→ Instructions for the task: Where a line contains the word "with", copy that line from the records below.

→ Dataset entries:
From an optimization exercise on the open Yosys and OpenROAD flow, aimed at small area; shortcuts taken in it are not production practice. RTL that was checked went through simulation tests only; none was proved equivalent to the original. Only the layout flow was run in run 4; the RTL was not checked for function there. No activity file was given, so power comes from the tool's default toggle rates.

**flow/run.sh**
```bash
#!/bin/bash
# synth_recipe.tcl (not shown) runs the flow's synth.tcl, then flattens the netlist and writes it again
# the make line also repeats each setting of config.mk as NAME=value (left out here)
make -C /OpenROAD-flow-scripts/flow DESIGN_CONFIG=/design/flow/config.mk WORK_HOME=/design/flow/orfs CLKGATE_MAP_FILE= SYNTH_SCRIPT=/design/flow/synth_recipe.tcl finish
```
**flow/config.mk**
```make
export PLATFORM = sky130hd
export DESIGN_NAME = dsp_fpga_data
export DESIGN_NICKNAME = dsp_fpga_data
export VERILOG_FILES = /design/flow/design.v
export SDC_FILE = /design/flow/constraint.sdc
export NUM_CORES = 4
export LEC_CHECK = 0
export CAP_MARGIN = 20
export CORE_MARGIN = 2
export CORE_UTILIZATION = 40
export SLEW_MARGIN = 20
```
**flow/constraint.sdc**
```tcl
create_clock -name core_clock -period 5.0 [get_ports {mcbsp0_slaver_clkx}]
set_input_delay 1.0000 -clock core_clock [delete_from_list [all_inputs] [get_ports {mcbsp0_slaver_clkx}]]
set_output_delay 1.0000 -clock core_clock [all_outputs]
set_load 0.01 [all_outputs]
```
**flow/design.v**
```verilog
package dsp_link_pkg;
  localparam int WORD_W      = 32;
  localparam int FRAME_WORDS = 20;   
  localparam int BUF_ADDR_W  = 6;    
  localparam int BANK1_BASE  = 32;   
  localparam int BIT_CNT_W   = 5;
  typedef logic [WORD_W-1:0]     word_t;
  typedef logic [2:0]            step_t;
  typedef logic [BUF_ADDR_W-1:0] buf_addr_t;
  typedef enum logic [WORD_W-1:0] {
    OPC_STEP0       = 32'hAAAA_0000,
    OPC_STEP1       = 32'hAAAA_1111,
    OPC_STEP2       = 32'hAAAA_2222,
    OPC_STEP3       = 32'hAAAA_3333,
    OPC_STEP4       = 32'hAAAA_4444,
    OPC_STEP5       = 32'hAAAA_5555,
    OPC_STEP6       = 32'hAAAA_6666,
    OPC_STEP7       = 32'hAAAA_7777,
    OPC_PART_SYN    = 32'hAAAA_AAAA,   
    OPC_FINE_DATA   = 32'h6666_6666,
    OPC_DECODE_DATA = 32'h5555_5555,
    OPC_LOSE        = 32'h1111_1111,
    OPC_COARSE_SYN  = 32'h4444_4444,
    OPC_FINE_SYN    = 32'h3333_3333,
    OPC_TX_DATA     = 32'h6666_9999    
  } opcode_t;
  typedef enum logic {RX_IDLE, RX_SHIFT} rx_state_t;
endpackage
module mcbsp_rx (
  input  logic                mcbsp0_slaver_clkx,
  input  logic                cfg_rst,
  input  logic                fsx,
  input  logic                mosi,
  output dsp_link_pkg::word_t rx_word,
  output logic                rx_valid
);
  typedef logic [dsp_link_pkg::BIT_CNT_W-1:0] cnt_t;
  dsp_link_pkg::rx_state_t state;
  cnt_t                    bit_cnt;   
  always_ff @(posedge mcbsp0_slaver_clkx) begin
    rx_word <= {rx_word[dsp_link_pkg::WORD_W-2:0], mosi};
  end
  always_ff @(posedge mcbsp0_slaver_clkx or posedge cfg_rst) begin
    if (cfg_rst) begin
      state    <= dsp_link_pkg::RX_IDLE;
      bit_cnt  <= '0;
      rx_valid <= 1'b0;
    end else begin
      rx_valid <= 1'b0;
      case (state)
        dsp_link_pkg::RX_IDLE: begin
          if (fsx) begin   
            state   <= dsp_link_pkg::RX_SHIFT;
            bit_cnt <= '0;
          end
        end
        dsp_link_pkg::RX_SHIFT: begin
          bit_cnt <= bit_cnt + cnt_t'(1);
          if (int'(bit_cnt) == dsp_link_pkg::WORD_W - 2) begin   
            state    <= dsp_link_pkg::RX_IDLE;
            rx_valid <= 1'b1;
          end
        end
        default: state <= dsp_link_pkg::RX_IDLE;
      endcase
    end
  end
endmodule
module dsp_cmd_decode (
  input  logic                mcbsp0_slaver_clkx,
  input  logic                cfg_rst,
  input  dsp_link_pkg::word_t rx_word,
  input  logic                rx_valid,
  output logic                start_send,
  output dsp_link_pkg::step_t send_step,
  output logic                part_syn_start,
  output logic                lose,
  output logic                flag_croase,
  output logic                flag_fine,
  output logic                croase_data_flag,
  output logic                fine_data_flag,
  output logic                decode_data_flag,
  output logic                tx_data_flag,
  output logic                dsp_start_send
);
  dsp_link_pkg::opcode_t opc;
  logic                  send_start;
  logic                  send_start_d;
  assign opc = dsp_link_pkg::opcode_t'(rx_word);
  assign start_send = send_start || send_start_d;
  always_ff @(posedge mcbsp0_slaver_clkx or posedge cfg_rst) begin
    if (cfg_rst) begin
      send_start_d <= 1'b0;
    end else begin
      send_start_d <= send_start;
    end
  end
  always_ff @(posedge mcbsp0_slaver_clkx or posedge cfg_rst) begin
    if (cfg_rst) begin
      send_start       <= 1'b0;
      send_step        <= '0;
      part_syn_start   <= 1'b0;
      lose             <= 1'b0;
      flag_croase      <= 1'b0;
      flag_fine        <= 1'b0;
      croase_data_flag <= 1'b0;
      fine_data_flag   <= 1'b0;
      decode_data_flag <= 1'b0;
      tx_data_flag     <= 1'b0;
      dsp_start_send   <= 1'b0;
    end else begin
      send_start       <= 1'b0;   
      part_syn_start   <= 1'b0;
      lose             <= 1'b0;
      flag_croase      <= 1'b0;
      flag_fine        <= 1'b0;
      croase_data_flag <= 1'b0;
      fine_data_flag   <= 1'b0;
      decode_data_flag <= 1'b0;
      tx_data_flag     <= 1'b0;
      if (rx_valid) begin
        case (opc)
          dsp_link_pkg::OPC_STEP0, dsp_link_pkg::OPC_STEP1,
          dsp_link_pkg::OPC_STEP2, dsp_link_pkg::OPC_STEP3,
          dsp_link_pkg::OPC_STEP4, dsp_link_pkg::OPC_STEP5,
          dsp_link_pkg::OPC_STEP6, dsp_link_pkg::OPC_STEP7: begin
            send_start <= 1'b1;
            send_step  <= dsp_link_pkg::step_t'(rx_word[2:0]);   
          end
          dsp_link_pkg::OPC_PART_SYN: begin
            send_start       <= 1'b1;
            send_step        <= '0;
            part_syn_start   <= 1'b1;
            croase_data_flag <= 1'b1;
          end
          dsp_link_pkg::OPC_FINE_DATA: begin   
            send_start     <= 1'b1;
            fine_data_flag <= 1'b1;
          end
          dsp_link_pkg::OPC_DECODE_DATA: begin
            send_start       <= 1'b1;
            decode_data_flag <= 1'b1;
          end
          dsp_link_pkg::OPC_LOSE:       lose        <= 1'b1;
          dsp_link_pkg::OPC_COARSE_SYN: flag_croase <= 1'b1;
          dsp_link_pkg::OPC_FINE_SYN:   flag_fine   <= 1'b1;
          dsp_link_pkg::OPC_TX_DATA: begin
            tx_data_flag   <= 1'b1;
            dsp_start_send <= 1'b1;   
          end
          default: ;   
        endcase
      end
    end
  end
endmodule
module sync_pos_capture (
  input  logic                mcbsp0_slaver_clkx,
  input  logic                cfg_rst,
  input  logic                arm,
  input  dsp_link_pkg::word_t rx_word,
  input  logic                rx_valid,
  output dsp_link_pkg::word_t pos,
  output logic                end_pulse
);
  logic armed;
  always_ff @(posedge mcbsp0_slaver_clkx or posedge cfg_rst) begin
    if (cfg_rst) begin
      armed <= 1'b0;
    end else if (end_pulse) begin
      armed <= 1'b0;
    end else if (arm) begin
      armed <= 1'b1;
    end
  end
  always_ff @(posedge mcbsp0_slaver_clkx or posedge cfg_rst) begin
    if (cfg_rst) begin
      pos       <= '0;
      end_pulse <= 1'b0;
    end else if (armed && rx_valid) begin
      pos       <= rx_word;
      end_pulse <= 1'b1;
    end else begin
      end_pulse <= 1'b0;   
    end
  end
endmodule
module tx_frame_buffer (
  input  logic                    mcbsp0_slaver_clkx,
  input  logic                    cfg_rst,
  input  logic                    arm,
  input  dsp_link_pkg::word_t     rx_word,
  input  logic                    rx_valid,
  input  dsp_link_pkg::buf_addr_t read_addr,
  output dsp_link_pkg::word_t     send_data,
  output logic                    tx_send_start
);
  localparam int NW = dsp_link_pkg::FRAME_WORDS;
  dsp_link_pkg::word_t ring0 [0:NW-1];
  dsp_link_pkg::word_t ring1 [0:NW-1];
  dsp_link_pkg::word_t hold_word;
  logic [4:0] phase;        
  logic [4:0] phase_nx;
  logic [4:0] wr_idx;       
  logic       wr_bank;      
  logic       pend;         
  logic       send_en;
  logic       wr_en;
  logic       ins;
  logic [5:0] wr_sum;
  logic [5:0] rd_sum;
  logic [4:0] rd_pos;
  logic       rd_bank;
  logic       rd_hold;
  assign wr_en    = send_en && rx_valid;
  assign phase_nx = (phase == 5'(NW - 1)) ? 5'd0 : phase + 5'd1;
  assign wr_sum   = {1'b0, wr_idx} + {1'b0, phase};
  assign ins      = pend && ((wr_sum == 6'(NW - 1)) || (wr_sum == 6'(2 * NW - 1)));
  always_ff @(posedge mcbsp0_slaver_clkx or posedge cfg_rst) begin
    if (cfg_rst) begin
      send_en <= 1'b0;
    end else if (tx_send_start) begin   
      send_en <= 1'b0;
    end else if (arm) begin
      send_en <= 1'b1;
    end
  end
  always_ff @(posedge mcbsp0_slaver_clkx or posedge cfg_rst) begin
    if (cfg_rst) begin
      phase         <= '0;
      wr_idx        <= '0;
      wr_bank       <= 1'b0;
      pend          <= 1'b0;
      tx_send_start <= 1'b0;
    end else begin
      phase         <= phase_nx;
      tx_send_start <= wr_en && (wr_idx == 5'(NW - 1));
      if (wr_en) begin
        pend <= 1'b1;
      end else if (ins) begin
        pend <= 1'b0;
        if (wr_idx == 5'(NW - 1)) begin   
          wr_idx  <= '0;
          wr_bank <= ~wr_bank;
        end else begin
          wr_idx <= wr_idx + 5'd1;
        end
      end
    end
  end
  always_ff @(posedge mcbsp0_slaver_clkx) begin
    for (int k = 1; k < NW; k++) begin
      ring0[k] <= ring0[k-1];
      ring1[k] <= ring1[k-1];
    end
    ring0[0] <= (ins && !wr_bank) ? hold_word : ring0[NW-1];
    ring1[0] <= (ins &&  wr_bank) ? hold_word : ring1[NW-1];
    if (wr_en) begin
      hold_word <= rx_word;
    end
  end
  assign rd_sum = {1'b0, read_addr[4:0]} + {1'b0, phase_nx};
  always_ff @(posedge mcbsp0_slaver_clkx) begin
    rd_pos  <= (rd_sum >= 6'(NW)) ? 5'(rd_sum - 6'(NW)) : rd_sum[4:0];
    rd_bank <= read_addr[5];
    rd_hold <= pend && (read_addr == {wr_bank, wr_idx});
  end
  assign send_data = rd_hold ? hold_word : (rd_bank ? ring1[rd_pos] : ring0[rd_pos]);
endmodule
module dsp_fpga_data (
  input  logic                    mcbsp0_slaver_clkx,
  input  logic                    cfg_rst,
  input  logic                    mcbsp0_slaver_fsx,
  input  logic                    mcbsp0_slaver_mosi,
  input  dsp_link_pkg::buf_addr_t read_addr,
  output dsp_link_pkg::word_t     send_data,
  output logic                    tx_send_start,
  output logic                    start_send,
  output dsp_link_pkg::step_t     send_step,
  output logic                    part_syn_start,
  output logic                    lose,
  output logic                    corase_end,
  output logic                    fine_end,
  output dsp_link_pkg::word_t     corase_syn_pos,
  output dsp_link_pkg::word_t     fine_syn_pos,
  output logic                    dsp_start_send,
  output logic                    flag_croase,
  output logic                    flag_fine,
  output logic                    croase_data_flag,
  output logic                    fine_data_flag,
  output logic                    decode_data_flag,
  output logic                    tx_data_flag
);
  dsp_link_pkg::word_t rx_word;
  logic                rx_valid;
  mcbsp_rx u_rx (
    .mcbsp0_slaver_clkx (mcbsp0_slaver_clkx),
    .cfg_rst            (cfg_rst),
    .fsx                (mcbsp0_slaver_fsx),
    .mosi               (mcbsp0_slaver_mosi),
    .rx_word            (rx_word),
    .rx_valid           (rx_valid)
  );
  dsp_cmd_decode u_decode (
    .mcbsp0_slaver_clkx (mcbsp0_slaver_clkx),
    .cfg_rst            (cfg_rst),
    .rx_word            (rx_word),
    .rx_valid           (rx_valid),
    .start_send         (start_send),
    .send_step          (send_step),
    .part_syn_start     (part_syn_start),
    .lose               (lose),
    .flag_croase        (flag_croase),
    .flag_fine          (flag_fine),
    .croase_data_flag   (croase_data_flag),
    .fine_data_flag     (fine_data_flag),
    .decode_data_flag   (decode_data_flag),
    .tx_data_flag       (tx_data_flag),
    .dsp_start_send     (dsp_start_send)
  );
  sync_pos_capture coarse_cap (
    .mcbsp0_slaver_clkx (mcbsp0_slaver_clkx),
    .cfg_rst            (cfg_rst),
    .arm                (flag_croase),
    .rx_word            (rx_word),
    .rx_valid           (rx_valid),
    .pos                (corase_syn_pos),
    .end_pulse          (corase_end)
  );
  sync_pos_capture fine_cap (
    .mcbsp0_slaver_clkx (mcbsp0_slaver_clkx),
    .cfg_rst            (cfg_rst),
    .arm                (flag_fine),
    .rx_word            (rx_word),
    .rx_valid           (rx_valid),
    .pos                (fine_syn_pos),
    .end_pulse          (fine_end)
  );
  tx_frame_buffer u_buf (
    .mcbsp0_slaver_clkx (mcbsp0_slaver_clkx),
    .cfg_rst            (cfg_rst),
    .arm                (tx_data_flag),   
    .rx_word            (rx_word),
    .rx_valid           (rx_valid),
    .read_addr          (read_addr),
    .send_data          (send_data),
    .tx_send_start      (tx_send_start)
  );
endmodule
```
==> reports/metrics.csv, run 1 <==
metric,value,unit
Synth Net Count,3274,
maxcap violations,0,
core area,105000,µm²
Yosys Warn Count,6,
"Slew Viols, Final",0,
peak supply drop,0.000283,V
Buffers on Ports,121,
Yosys cell types,83,
Multi-input gate area,11400,µm²
endpoints failing hold,0,
antenna violation net count after detailed routing,0,
Initial Util,40.2,%
Switching Power,5.98,mW
die height,329,µm
r2r setup slk,1.74,ns
Vias,28639,
Final GP Congestion,0.874,
post-DP HPWL,87.0,mm
hold_buf cts,0,
worst r2r dst,u_buf.rd_pos[3],
commonest cells in the netlist,"dfxtp_1, a22oi_1, nand2_1",
Crit. End Element,primary output,
initial antenna violation count,3,
Hold Path Sink,u_buf.ring0[8][25],
final core occ,48.4,%
CTS tree,done,
CP peak stage delay,0.62,ns
Comb power frac,8.2,%
sequential fraction of design power,48.1,%
synthesized area,42200,µm²
ANT cells,0,
vias in the first global route,28385,
met3 Resource Use GR,5.68,%
status,no timing/DRC/antenna violations,
row cnt,119,
Area Growth Syn to Fin,20.4,%
Syn Area/Cell,13.0,µm²
CP Launch Type,register,
critical path cell sequence,"or3b_4, nor2_4, buf_4, a22oi_1, nand4_1, nor3_1, o2bb2ai_1, clkdlybuf4s50_1",
Final period util,99.1,%
Clock Path Buffers,3,
Crit Path Class,register to primary output,
Pleak,20.0,nW
DRC viols,0,
Worst-Margin Slew,1.03,ns
"CP delay by family, top",buffers and inverters,
Synth area leaders,"dfxtp_1, a22oi_1, dfrtp_1",
"Clk Latency, worst-skew pair",0.75,ns
hold path startpoint,u_buf.ring0[7][25],
top-count cell post-synth,dfxtp_1,
"EDFF count, synth",32,
grt total ovfl,0,
Synth area leader,dfxtp_1,
Max Freq,0.202,GHz
via/cell ratio,5.75,
"Slowest-stage cell, CP",clkdlybuf4s50_1,
fraction of registers with async set/reset,7.02,%
Register Area,29900,µm²
Die ar.,108000,µm²
Crit Path Max Fanout,28,
share of post-route cells with drive strength above 1,16.7,%
clock root buffer,clkbuf_16,
die span in x,329,µm
WP buf/inv,2,
clk_skew,0.0271,ns
RR Startpoint,u_buf.phase[1],
R2R cell count,9,
Syn Inst Count,3246,
CTS buffer count,139,
Total Routed Length,139,mm
global-route wire length before repair,200,mm
met2 usage,38.2,%
Internal Pwr Total,18.5,mW
sequential share of the synthesized area,70.9,%
"Top FF cell, synth",dfxtp_1,
final net count,3515,
CTS H-tree depth,4,
Top Usage Layer GRT,met2,
Sw Share,24.5,%
Critical Path AT,3.96,ns
DRT Pass-1 Iters,6,
Ports,122,
drt wl/cell,27.8,µm
Filler cells,9220,
Finish-stage setup viols,0,
largest net degree at the start of global routing,65,
fin crit period,4.96,ns
Clock Sinks,1453,
met1 Usage GRT,35.7,%
Yosys top cell area share,62.6,%
GRT Total Usage,25.2,%
Worst Hold Class,register to register,
Rel. slew slack,31.5,%
Yosys reg bits,1453,
clock-pin slew on the worst setup and hold paths,0.07,ns
pwr dens,481,nW/µm²
clock group share of total power,43.7,%
Worst Path Required,4.00,ns
Hold Path Stages,0,
Starting DRT DRC Count,3557,
total power,24.4,mW
[state kept, by name, indices dropped and copies added (netlist names), 3 cells and up]
name,flops
u_buf.hold_word,32
u_decode.send_step,3
u_buf.phase,5
u_rx.rx_word,32
u_buf.ring1,640
coarse_cap.pos,32
u_buf.wr_idx,5
u_rx.bit_cnt,5
fine_cap.pos,32
u_buf.rd_pos,5
u_buf.ring0,640
[kinds of logic after synthesis]
kind of cell             count (synthesis)  share of synthesized area [%]
adder cells (fa/ha/maj)                 18                          0.570
multiplexers                           144                           4.09
buffers and inverters                  216                           2.51
AO/OA/AOI/OAI                          826                           14.1
AND/OR/NAND/NOR                        573                           7.43
flip-flops                            1453                           70.9
XOR/XNOR                                16                          0.332
[power groups by stage]
| stage | clock (mW) | combinational (mW) | sequential [mW] |
|---|---|---|---|
| 2_1_floorplan | 0 | 0.905 | 12.0 |
| 3_3_place_gp | 0 | 1.89 | 12.0 |
| 3_5_place_dp | 0 | 1.89 | 12.0 |
| 4_1_cts | 10.8 | 1.95 | 11.8 |
| 5_1_grt | 11.2 | 2.05 | 11.8 |
| 6_report | 10.7 | 2.00 | 11.8 |
[worst reg2reg max path, delay by kind of cell (launching register included)]
kind	cells	cell delay, ns
and+or+nand+nor	1	0.06
adders and majority gates	3	0.82
xor gates and xnor gates	1	0.26
AOI/OAI and AO/OA	3	0.73
muxes	1	0.74
DFF	1	0.44
[cell usage in the layout (no fill, tap or decap), drive strengths merged, types with 15 or more instances in the layout]
master         instances
nor3                  45
a2111oi               30
nand2b                15
ha                    16
nor2                  56
a21oi                 98
nand4                 84
nor4                  26
nand2                134
and3                  96
a21o                  15
nand3                 50
a22o                  34
a221oi                29
edfxtp                32
dfrtp                102
mux2                 137
clkdlybuf4s50        121
o21a                  26
dfxtp               1319
o21ai                 77
o22ai                 23
clkbuf               193
a22oi                388
clkinv                34
buf                  170
inv                   33
a31oi                 17
[metrics by stage]
stage	instance area (µm²)	TNS [ns]	hold slack (ns)	setup slack (ns)	cells
finish	50800	0	0.331	0.0426	4985
global route	50800	-0.00579	0.339	-0.00579	4985
global placement	45600	0	0.326	0.449	4700
floorplan	42200	0	0.323	1.32	3246
CTS	50700	0	0.333	0.0189	4982
detailed placement	45600	0	0.329	0.435	4700
[worst max path at each step]
| stage | from | to | slack [ns] | cells after the start |
|---|---|---|---|---|
| 4_1_cts | u_buf.rd_pos[2] | send_data[22] | 0.02 | 9 |
| 6_report | u_buf.rd_pos[1] | send_data[12] | 0.04 | 8 |
| 2_1_floorplan | cfg_rst | coarse_cap.armed | 1.32 | 1 |
| 5_1_grt | u_buf.rd_pos[4] | send_data[15] | -0.006 | 10 |
| 3_3_place_gp | u_buf.rd_pos[3] | send_data[16] | 0.45 | 9 |
| 3_5_place_dp | u_buf.rd_pos[3] | send_data[16] | 0.44 | 9 |
[routing by layer]
| layer | vias to the layer above | share of wire, % |
|---|---|---|
| met2 | 1533 | 44 |
| li1 | 12470 | - |
| met3 | 273 | 9.4 |
| met1 | 14361 | 44 |
| met4 | 2 | 2.9 |
| met5 | - | 0.0094 |
[final cells by class]
type,instances,share of cell area [%]
Clock inverter,55,1.27
Multi-Input combinational cell,1577,22.6
Clock buffer,193,7.93
Tap cell,1391,3.43
Timing Repair Buffer,291,5.67
Inverter,25,0.190
Sequential cell,1453,59.0
[what timing repair did]
action,in CTS,in global routing
setup endpoints to repair,29,15
buffers inserted,34,3
resized for setup,17,13
pin swaps,10,1
hold endpoints to repair,0,0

→ Response below:
fraction of registers with async set/reset,7.02,%
share of post-route cells with drive strength above 1,16.7,%
[cell usage in the layout (no fill, tap or decap), drive strengths merged, types with 15 or more instances in the layout]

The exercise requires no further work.